When response times degrade for hosted applications or Internet access seems to slow to a crawl, network managers have had to endure the finger pointing that ensues with service providers. But new technology from a small startup could give them the proof they need to take to the service provider to get the problems resolved.
Network engineers at the not-for-profit Providence Health System found with the AppareNet network intelligence system the source of the performance problems they were having with a hosted human resources application. The tool, released for general availability late last month by Jaalam Technologies Inc., in Vancouver, British Columbia, gave them the documentation they needed to prove the fault was with the service provider, according to John Proffitt, lead network engineer at Providence Health System Alaska, in Anchorage.
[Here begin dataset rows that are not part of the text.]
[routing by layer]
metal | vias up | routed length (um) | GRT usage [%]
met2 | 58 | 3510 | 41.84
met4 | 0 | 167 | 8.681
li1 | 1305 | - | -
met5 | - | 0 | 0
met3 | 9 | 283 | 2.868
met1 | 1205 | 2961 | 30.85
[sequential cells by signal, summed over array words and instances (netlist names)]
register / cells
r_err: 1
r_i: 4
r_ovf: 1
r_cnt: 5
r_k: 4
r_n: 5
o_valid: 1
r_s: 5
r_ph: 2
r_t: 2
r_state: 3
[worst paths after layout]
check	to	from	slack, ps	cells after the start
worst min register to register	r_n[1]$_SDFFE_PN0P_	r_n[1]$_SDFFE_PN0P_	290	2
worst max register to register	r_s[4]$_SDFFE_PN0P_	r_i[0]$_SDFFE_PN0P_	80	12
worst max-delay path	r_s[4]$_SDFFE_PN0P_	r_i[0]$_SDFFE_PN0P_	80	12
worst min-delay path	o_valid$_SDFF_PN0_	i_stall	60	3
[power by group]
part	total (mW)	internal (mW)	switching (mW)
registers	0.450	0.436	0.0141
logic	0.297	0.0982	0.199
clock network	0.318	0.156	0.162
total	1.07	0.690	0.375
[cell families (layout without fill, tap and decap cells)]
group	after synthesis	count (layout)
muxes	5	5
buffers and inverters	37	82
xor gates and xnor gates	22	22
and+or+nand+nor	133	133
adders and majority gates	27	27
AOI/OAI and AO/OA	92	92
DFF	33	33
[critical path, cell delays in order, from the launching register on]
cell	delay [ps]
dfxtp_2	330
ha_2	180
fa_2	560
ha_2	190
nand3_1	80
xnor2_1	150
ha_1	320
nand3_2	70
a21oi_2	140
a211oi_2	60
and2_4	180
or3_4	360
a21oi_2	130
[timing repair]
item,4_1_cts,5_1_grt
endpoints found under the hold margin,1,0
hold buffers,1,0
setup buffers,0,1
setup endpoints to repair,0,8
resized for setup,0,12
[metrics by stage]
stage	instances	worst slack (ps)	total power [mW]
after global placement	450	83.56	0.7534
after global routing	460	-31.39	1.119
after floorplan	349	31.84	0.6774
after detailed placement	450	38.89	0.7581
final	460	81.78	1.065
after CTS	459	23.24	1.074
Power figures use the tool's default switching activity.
### src/hw/rtl/bcsm_pkg.sv
// ----------------------------------------------------------------------------
// bcsm_pkg
// Shared types and constants of the battery charge state monitor: state
// codes, charger status codes, register indexes and the discharge curve.
// ----------------------------------------------------------------------------
package bcsm_pkg;

	localparam int CURVE_LEN = 102;

	// monitor state codes
	localparam logic [2:0] ST_DISCHARGING = 3'd0;
	localparam logic [2:0] ST_CHARGING    = 3'd1;
	localparam logic [2:0] ST_CHARGED     = 3'd2;
	localparam logic [2:0] ST_LOW         = 3'd3;
	localparam logic [2:0] ST_FAIL        = 3'd4;

	// charger status codes
	localparam logic [2:0] CHG_READ_FAIL = 3'd0;
	localparam logic [2:0] CHG_READY     = 3'd1;
	localparam logic [2:0] CHG_CHARGING  = 3'd2;
	localparam logic [2:0] CHG_CHARGED   = 3'd3;
	localparam logic [2:0] CHG_FAULT     = 3'd4;

	// configuration register indexes
	localparam logic [1:0] REG_SCALE_GAIN    = 2'd0;
	localparam logic [1:0] REG_SCALE_DIVISOR = 2'd1;
	localparam logic [1:0] REG_LOW_INDEX     = 2'd2;
	localparam logic [1:0] REG_SHUTOFF_MV    = 2'd3;

	localparam logic [6:0]  ON_CHARGER_LEVEL   = 7'd101;
	localparam logic [6:0]  PERCENT_MAX        = 7'd100;
	localparam logic [6:0]  LOW_INDEX_MAX      = 7'd97;
	localparam logic [16:0] FAIL_HYSTERESIS_MV = 17'd50;
	localparam logic [15:0] VOLT_SAT           = 16'hFFFF;

	typedef struct packed {
		logic [2:0] state;
		logic [6:0] held_level;
	} state_rec_t;

	localparam state_rec_t STATE_RESET = '{state: ST_DISCHARGING, held_level: ON_CHARGER_LEVEL};

	localparam logic [15:0] CURVE_MV [CURVE_LEN] = '{
		16'd3000,
		16'd3000, 16'd3269, 16'd3368, 16'd3437, 16'd3493, 16'd3536, 16'd3568, 16'd3596,
		16'd3621, 16'd3636, 16'd3655, 16'd3659, 16'd3662, 16'd3666, 16'd3669, 16'd3672,
		16'd3675, 16'd3678, 16'd3681, 16'd3684, 16'd3688, 16'd3691, 16'd3695, 16'd3698,
		16'd3702, 16'd3706, 16'd3710, 16'd3714, 16'd3718, 16'd3722, 16'd3725, 16'd3729,
		16'd3733, 16'd3737, 16'd3740, 16'd3744, 16'd3747, 16'd3751, 16'd3754, 16'd3757,
		16'd3760, 16'd3763, 16'd3765, 16'd3768, 16'd3771, 16'd3773, 16'd3776, 16'd3778,
		16'd3780, 16'd3783, 16'd3785, 16'd3788, 16'd3790, 16'd3793, 16'd3796, 16'd3798,
		16'd3801, 16'd3805, 16'd3808, 16'd3811, 16'd3815, 16'd3819, 16'd3823, 16'd3827,
		16'd3832, 16'd3836, 16'd3841, 16'd3846, 16'd3852, 16'd3857, 16'd3863, 16'd3868,
		16'd3874, 16'd3880, 16'd3886, 16'd3893, 16'd3899, 16'd3905, 16'd3911, 16'd3917,
		16'd3923, 16'd3929, 16'd3935, 16'd3941, 16'd3947, 16'd3953, 16'd3958, 16'd3964,
		16'd3969, 16'd3975, 16'd3981, 16'd3986, 16'd3993, 16'd3999, 16'd4006, 16'd4014,
		16'd4022, 16'd4031, 16'd4042, 16'd4050,
		16'hFFFF
	};

	function automatic logic [15:0] curve_at(input logic [6:0] addr);
		logic [15:0] val;
		val = VOLT_SAT;
		if (int'(addr) < CURVE_LEN) begin
			val = CURVE_MV[addr];
		end
		return val;
	endfunction

endpackage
“It was very slow. It could take minutes to go from screen to screen, and sometimes it just crashed. We went to them, and they claimed it was our Internet connection. They said it was because we were in Alaska and they were in the lower 48. They said you need to get a better ISP,” said Proffitt.
Before bringing in AppareNet, Providence Health System Alaska used commonly available tools to measure page loading times, but it was not able to pinpoint the source of the slow response time or determine the cause of it. But network engineers at the health care provider knew intuitively that the problem was with the ASP (application service provider).
The AppareNet performance measurement and analysis tool can determine whether performance problems are with the application or with the network by identifying the unique signatures of certain problems that occur in IP-based networks. Jaalam technologists created algorithms that can identify those signatures based on test packets that are sent from a server and make a round trip from the specified end point. As the test packets traverse all the links from one hop to the next, they are deformed by events occurring on those links that are associated with problems.
The software, which runs on an application server, includes an analysis engine and a database of problem signatures that determines the cause and source of any problems it identifies along the way.
Providence has yet to determine its return on the software, which starts at $30,000 for a single server and $100,000 for an enterprise license.